Method to read DateTime from text input formats

basic

basic, best_effort, best_effort_us

handle_error_mode

Method to handle errors for the Kafka engine

default

default, stream

max_block_size

Number of rows collected by poll(s) for flushing data from Kafka

0

0 - 1_000_000_000

0

1_000_000_000

max_rows_per_message

Maximum number of rows produced in one Kafka message for row-based formats

1

1 - 1_000_000_000

1

1_000_000_000

num_consumers

Number of consumers per table per replica

1

1 - 10

1

10

poll_max_batch_size

Maximum amount of messages to be polled in a single Kafka poll

0

0 - 1_000_000_000

0

1_000_000_000

skip_broken_messages

Minimum number of broken messages from Kafka topic per block to be skipped

0

0 - 1_000_000_000

0

1_000_000_000

JSON format

{
    "tables": [
        {
            "name": "CONNECTOR_TABLE_NAME",
            "columns": [
                {"name": "id", "type": "UInt64"},
                {"name": "name", "type": "String"}
            ],
            "topics": [{"name": "topic1"}, {"name": "topic2"}],
            "data_format": "DATA_FORMAT",
            "group_name": "CONSUMER_NAME",
            "auto_offset_reset": "earliest"
        }
    ]
}

Configure integration with CLI#

Currently the configurations can be set only with the help of CLI command avn service integration-update

Follow these instructions:

  1. Get the service integration id by requesting the full list of integrations. Replace PROJECT, CLICKHOUSE_SERVICE_NAME and KAFKA_SERVICE_NAME with the names of your services:

avn service integration-list                        \
--project PROJECT_NAME                                   \
CLICKHOUSE_SERVICE_NAME | grep KAFKA_SERVICE_NAME
  1. Update the configuration settings using the service integration id retrieved in the previous step and your integration settings. Replace SERVICE_INTEGRATION_ID, CONNECTOR_TABLE_NAME, DATA_FORMAT and CONSUMER_NAME with your values:

avn service integration-update SERVICE_INTEGRATION_ID \
--project PROJECT_NAME                                \
--user-config-json '{
    "tables": [
        {
            "name": "CONNECTOR_TABLE_NAME",
            "columns": [
                {"name": "id", "type": "UInt64"},
                {"name": "name", "type": "String"}
            ],
            "topics": [{"name": "topic1"}, {"name": "topic2"}],
            "data_format": "DATA_FORMAT",
            "group_name": "CONSUMER_NAME"
        }
    ]
}'

Read and store data#

In Aiven for ClickHouse you can consume messages by running SELECT command. Replace KAFKA_SERVICE_NAME and CONNECTOR_TABLE_NAME with your values and run:

SELECT * FROM service_KAFKA_SERVICE_NAME.CONNECTOR_TABLE_NAME

However, the messages are only read once (per consumer group). If you want to store the messages for later, you can send them into a separate ClickHouse table with the help of a materialized view.

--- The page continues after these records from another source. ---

`config.mk`:
```
export PLATFORM = sky130hd
export DESIGN_NAME = pc_unit
export DESIGN_NICKNAME = d
export VERILOG_FILES = /design/src/rtl/pc_unit.sv
export SDC_FILE = /design/constraint.sdc
export NUM_CORES = 1
export LEC_CHECK = 0
export BUFFER_PORTS_ARGS = -buffer_cell sky130_fd_sc_hd__buf_2
export CAP_MARGIN = 20
export CORE_MARGIN = 2
export CORE_UTILIZATION = 45
export DETAILED_ROUTE_END_ITERATION = 8
export HOLD_SLACK_MARGIN = 0.1
export PLACE_DENSITY_LB_ADDON = 0.08
export RECOVER_POWER = 100
export SLEW_MARGIN = 20
export SYNTH_ARGS = -nofsm -noshare
export SYNTH_HDL_FRONTEND = slang
export SYNTH_SLANG_ARGS = --single-unit
export TNS_END_PERCENT = 100
```
`constraint.sdc`:
```
create_clock -name clk -period 9.5 [get_ports clk]
set_input_delay 1.425 -clock clk [delete_from_list [all_inputs] [get_ports clk]]
set_output_delay 1.425 -clock clk [all_outputs]
set_load 0.005 [all_outputs]
```
`src/rtl/pc_unit.sv`:
```
//------------------------------------------------------------------------------
// pc_unit : program counter with branch/jump target selection, exception
//           redirect and a circular return-address stack for RET prediction.
// Revision: 1.0
//------------------------------------------------------------------------------
`default_nettype none

module pc_unit #(
  parameter int               WIDTH      = 32,
  parameter logic [WIDTH-1:0] RESET_PC   = WIDTH'(32'h0000_3000),
  parameter logic [WIDTH-1:0] EXC_VECTOR = WIDTH'(32'h0000_4180),
  parameter int               RAS_DEPTH  = 4
) (
  input  logic                             clk,
  input  logic                             reset,
  input  logic                             stall,
  input  logic                             exc_req,
  input  logic [2:0]                       jump_mode,
  input  logic [1:0]                       alu_comp_result,
  input  logic [15:0]                      num,
  input  logic [25:0]                      jnum,
  input  logic [WIDTH-1:0]                 reg_,
  output logic [WIDTH-1:0]                 pc,
  output logic [WIDTH-1:0]                 next_pc,
  output logic [WIDTH-1:0]                 link_addr,
  output logic [$clog2(RAS_DEPTH+1)-1:0]   ras_count,
  output logic                             ras_hit,
  output logic                             ras_miss
);

  localparam int C_CW = $clog2(RAS_DEPTH + 1);
  localparam int C_PW = $clog2(RAS_DEPTH);

  localparam logic [C_CW-1:0] C_FULL = C_CW'(RAS_DEPTH);

  localparam logic [2:0] C_SEQ = 3'd0;
  localparam logic [2:0] C_BEQ = 3'd1;
  localparam logic [2:0] C_BNE = 3'd2;
  localparam logic [2:0] C_JR  = 3'd3;
  localparam logic [2:0] C_J   = 3'd4;
  localparam logic [2:0] C_JAL = 3'd5;
  localparam logic [2:0] C_RET = 3'd6;

  logic [WIDTH-1:0] r_pc;
  logic [C_PW-1:0]  r_sp;
  logic [C_CW-1:0]  r_count;
  logic             r_hit;
  logic             r_miss;
  logic [WIDTH-1:0] r_mem [RAS_DEPTH];

  logic [WIDTH-1:0] w_pc4;
  logic [WIDTH-1:0] w_offset;
  logic [WIDTH-1:0] w_br_tgt;
  logic [WIDTH-1:0] w_j_tgt;
  logic [WIDTH-1:0] w_next;
  logic [C_PW-1:0]  w_sp_dec;
  logic [WIDTH-1:0] w_top;
  logic             w_accept;
  logic             w_push;
  logic             w_pop;
  logic             w_empty;
  logic             w_full;

  assign w_pc4    = r_pc + WIDTH'(4);
  assign w_offset = {{(WIDTH-18){num[15]}}, num, 2'b00};
  assign w_br_tgt = w_pc4 + w_offset;
  assign w_j_tgt  = {w_pc4[WIDTH-1:28], jnum, 2'b00};

  always_comb begin
    w_next = w_pc4;
    if (exc_req) begin
      w_next = EXC_VECTOR;
    end else begin
      case (jump_mode)
        C_BEQ:       if (alu_comp_result == 2'b00) w_next = w_br_tgt;
        C_BNE:       if (alu_comp_result != 2'b00) w_next = w_br_tgt;
        C_JR, C_RET: w_next = reg_;
        C_J, C_JAL:  w_next = w_j_tgt;
        default:     w_next = w_pc4;
      endcase
    end
  end

  // Stack only moves on cycles where the instruction actually retires.
  assign w_accept = !stall && !exc_req;
  assign w_push   = w_accept && (jump_mode == C_JAL);
  assign w_pop    = w_accept && (jump_mode == C_RET);
  assign w_empty  = (r_count == '0);
  assign w_full   = (r_count == C_FULL);
  assign w_sp_dec = r_sp - C_PW'(1);
  assign w_top    = r_mem[w_sp_dec];

  always_ff @(posedge clk or posedge reset) begin
    if (reset) begin
      r_pc    <= RESET_PC;
      r_sp    <= '0;
      r_count <= '0;
      r_hit   <= 1'b0;
      r_miss  <= 1'b0;
    end else begin
      r_hit  <= 1'b0;
      r_miss <= 1'b0;
      if (exc_req) begin
        r_pc <= EXC_VECTOR;
      end else if (!stall) begin
        r_pc <= w_next;
      end
      // A full stack wraps the pointer onto the oldest entry.
      if (w_push) begin
        r_sp <= r_sp + C_PW'(1);
        if (!w_full) r_count <= r_count + C_CW'(1);
      end else if (w_pop) begin
        if (!w_empty) begin
          r_sp    <= w_sp_dec;
          r_count <= r_count - C_CW'(1);
          r_hit   <= (w_top == reg_);
          r_miss  <= (w_top != reg_);
        end else begin
          r_miss  <= 1'b1;
        end
      end
    end
  end

  always_ff @(posedge clk) begin
    if (w_push) r_mem[r_sp] <= w_pc4;
  end

  assign pc        = r_pc;
  assign next_pc   = w_next;
  assign link_addr = w_pc4;
  assign ras_count = r_count;
  assign ras_hit   = r_hit;
  assign ras_miss  = r_miss;

endmodule

`default_nettype wire
```
==> run summary, run 1 <==
CTS Hold Bufs -> 0
Seq cells post-synth -> 167
Hold wc startpoint -> pc[12]$_DFFE_PP1P_
Via count -> 7959
Hold slack -> 0.5653 ns
CTS sink cnt -> 167
Initial core utilization -> 45.79%
Worst-margin pin slew -> 2.763 ns
Final hold vios -> 0
Unique masters post-synth -> 74
Vias in the first global route -> 7659
Critical R2R Launch -> pc[2]$_DFFE_PP0P_
Remaining DRCs -> 0
# resized after CTS -> 0
Post-synth EDFFs -> 128
Startpoint Class -> register
Commonest register cell after synthesis -> edfxtp_1
FP Rows -> 54
H-tree depth -> 4
Commonest cells post-synth -> 128 x edfxtp_1, 73 x nor2_1, 60 x a21oi_1, 60 x xnor2_1, 56 x nand2_1
Num CTS Buffers -> 17
Post-layout power -> 2.439 mW
CTS tree -> done
Global-route wire length before repair -> 47780 um
Slew HR -> -84.29%
Syn Std Cell Area -> 9993 um2
Minimum clock period -> 6.723 ns
CP peak stage delay -> 0.80 ns
CP Max Fanout -> 8
First-pass DRT Iterations -> 8
Wire length per cell -> 23.97 um
Fin nets -> 1161
Die Span Y -> 153.0 um
WL met2 -> 14690 um
Max-capacitance violation count -> 7
IO Count -> 184
Syn Nets -> 1001
Synth warnings -> 0
DP HPWL -> 23530 um
Max Clock Freq -> 0.1487 GHz
Worst Setup SP -> pc[2]$_DFFE_PP0P_
Final Setup Violations -> 0
Tot GR Track Use -> 27.34%
CP endpoint kind -> primary output
Unrepaired setup endpoints after global routing -> false
Worst setup margin -> 2.777 ns
Sum Neg Setup Slack -> 0 ns
Root buffer cell -> clkbuf_16
Post-Syn Area per Cell -> 11.42 um2
Outcome -> complete, but fails checks
CP Data Arrival Time -> 5.30 ns
Failing checks -> capacitance limit, slew limit
Power Density -> 210.8 nW/um2
Synth area leaders -> edfxtp_1 38%, dfrtp_1 9.3%, mux4_2 7.2%
Setup bufs post-CTS -> 0
Slowest-stage cell, CP -> nor3_1
Die width -> 153.0 um
Leakage power total -> 4.266 nW
Worst path required time -> 8.08 ns
Number of DRC markers in iteration 0 -> 953
DRT Wirelength -> 31840 um
Antenna diodes -> 0
Worst Hold Class -> reg2reg
Clock skew after layout -> 0.01579 ns
DP Worst Slack -> 3.634 ns
Die ar. -> 23420 um2
Share of cells above drive strength 1 -> 18.89%
Synth area leader -> edfxtp_1
Via density -> 5.993
VDD IR max -> 179.5 uV
Top-area cell type share of the netlist area -> 38.46%
Slew Viols, Final -> 238
Post-layout util -> 53.04%
Highest routed layer -> met4
Max Root-Sink Buffers -> 2
Largest net degree at the start of global routing -> 40
Crit path cell chain -> nand4_1 > nor3_1 > nand3_1 > xnor2_1 > ha_1 > a21oi_1 > o21ai_1 > a32oi_1 > nand3_1 > a21oi_1 > xnor2_1 > a21boi_0 > nor2_1 > clkbuf_1
IO Port Bufs -> 183
Placer Congestion -> 0.9486
Seq/Total Area, Yosys -> 48.25%
Syn Inst Count -> 875
Worst-path clk slew -> 0.07 ns
Initial antenna violation count -> 0
Core area -> 21820 um2
Ys async rst share -> 23.35%
Tcrit/Tclk final -> 70.77%
Layout area overhead -> 15.83%
Antenna-violating nets left -> 0
Met1 wire length -> 13920 um
Routed wl met3 -> 2742 um
Grt total ovfl -> 0
WS Path Type -> reg2out
Clk Latency, worst-skew pair -> 0.44 ns
Count leader, synth -> edfxtp_1
==> final timing paths <==
check	end	slack [ns]	depth (start not counted)
worst min-delay path	pc[12]$_DFFE_PP1P_	0.57	2
worst max-delay path	next_pc[24]	2.78	14
max in group asynchronous	r_sp[0]$_DFFE_PP0P_	6.88	2
worst max register to register	pc[24]$_DFFE_PP0P_	4.54	13
worst min register to register	pc[12]$_DFFE_PP1P_	0.57	2
min in group asynchronous	pc[1]$_DFFE_PP0P_	1.50	2
==> sequential cells by signal (all words and copies together), names as in the netlist <==
name and flops:
r_mem 128, pc 32, ras_count 3, r_sp 2, ras_hit 1, ras_miss 1
==> routing by layer <==
| metal | vias up | global-route usage [%] |
|---|---|---|
| met4 | 0 | 6.085 |
| met5 | - | 0 |
| met1 | 3909 | 39.62 |
| met3 | 34 | 5.699 |
| met2 | 345 | 42.64 |
| li1 | 3671 | - |
==> worst max-delay path: cells and delay by family, from the launching register on <==
kind | cells | cell delay [ns]
buf+inv | 1 | 0.16
flops | 1 | 0.44
compound gates | 5 | 1.43
simple gates | 5 | 1.57
xor+xnor | 2 | 0.85
fa+ha+maj | 1 | 0.40
==> kinds of logic after synthesis <==
group	after synthesis	synth area share, %
and+or+nand+nor	241	12.08
AOI/OAI and AO/OA	224	15.70
DFF	167	48.25
xor gates and xnor gates	82	7.412
buffers and inverters	80	3.193
adders and majority gates	43	5.534
muxes	38	7.825
==> cell type report <==
cell class	instances	area [um2]
Clock inverter	15	181.4
Multi-Input combinational cell	628	4797
Fill cell	2043	10250
Clock buffer	17	425.4
Timing Repair Buffer	193	892.1
Tap cell	280	350.3
Sequential cell	167	4823
Inverter	28	105.1
==> metrics by stage <==
stage | area [um2] | cells
after floorplan | 9993 | 875
after global placement | 11140 | 1296
after detailed placement | 11140 | 1296
after CTS | 11750 | 1328
after global routing | 11570 | 1328
final | 11570 | 1328
==> cell usage in the layout, fill, tap and decap left out, drive strengths merged, types with 7 or more instances in the layout <==
cell,Yosys,layout
o21a,7,7
nor3,13,13
a21oi,60,60
o21ai,40,40
nand3,23,23
clkinv,2,7
a211oi,20,20
xnor2,63,63
a222oi,21,21
nand2b,7,7
nand4,24,24
mux4,32,32
nor2b,10,10
dfrtp,37,37
a21boi,10,10
ha,41,41
clkbuf,41,100
edfxtp,128,128
nor2,73,73
inv,26,34
buf,11,110
xor2,19,19
or3,9,9
nand2,56,56
--- config.mk ---
export PLATFORM = sky130hd
export DESIGN_NAME = mem_arbiter_flat
export DESIGN_NICKNAME = d
export VERILOG_FILES = /design/src/rtl/mem_arbiter_if.sv /design/src/rtl/mem_arbiter.sv /design/src/flat_wrapper.sv
export SDC_FILE = /design/constraint.sdc
export NUM_CORES = 1
export LEC_CHECK = 0
export ABC_CLOCK_PERIOD_IN_PS = 4900
export BUFFER_PORTS_ARGS = -buffer_cell sky130_fd_sc_hd__buf_2
export CELL_PAD_IN_SITES_DETAIL_PLACEMENT = 1
export CELL_PAD_IN_SITES_GLOBAL_PLACEMENT = 1
export CORE_ASPECT_RATIO = 1.25
export CORE_UTILIZATION = 36
export DETAILED_ROUTE_END_ITERATION = 12
export PLACE_DENSITY_LB_ADDON = 0.1
export SETUP_SLACK_MARGIN = 0.1
export SKIP_CTS_REPAIR_TIMING = 1
export SYNTH_ARGS = -nofsm -noshare
export SYNTH_HDL_FRONTEND = slang
export SYNTH_SLANG_ARGS = --single-unit
--- constraint.sdc ---
create_clock -name clk -period 4.9 [get_ports clk]
set_clock_uncertainty 0.15 [all_clocks]
set_input_delay 0.245 -clock clk [delete_from_list [all_inputs] [get_ports clk]]
set_output_delay 0.245 -clock clk [all_outputs]
set_load 0.005 [all_outputs]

For example, run to creating a destination table:

CREATE TABLE destination (id UInt64, name String)
ENGINE = ReplicatedMergeTree()
ORDER BY id;

Add a materialised view to bring the data from the connector:

CREATE MATERIALIZED VIEW materialised_view TO destination AS
SELECT *
FROM service_KAFKA_SERVICE_NAME.CONNECTOR_TABLE_NAME;

Now the messages consumed from the Apache Kafka topic will be read automatically and sent into the destination table directly.

See also

For more information on materialized views, see Create materialized views in ClickHouse®.

Note

ClickHouse is strict about allowed symbols in database and table names. You can use backticks around the names when running ClickHouse requests, particularly in the cases when the name contains dashes.

Write data back to the topic#

You can also bring the entries from ClickHouse table into the Apache Kafka topic. Replace KAFKA_SERVICE_NAME and CONNECTOR_TABLE_NAME with your values:

INSERT INTO service_KAFKA_SERVICE_NAME.CONNECTOR_TABLE_NAME(id, name)
VALUES (1, 'Michelangelo')

Warning

Writing to more than one topic is not supported.

Reference#

When connecting ClickHouse® to Kafka® using Aiven integrations, data exchange requires using specific formats. Check the supported formats for input and output data in Formats for ClickHouse®-Kafka® data exchange.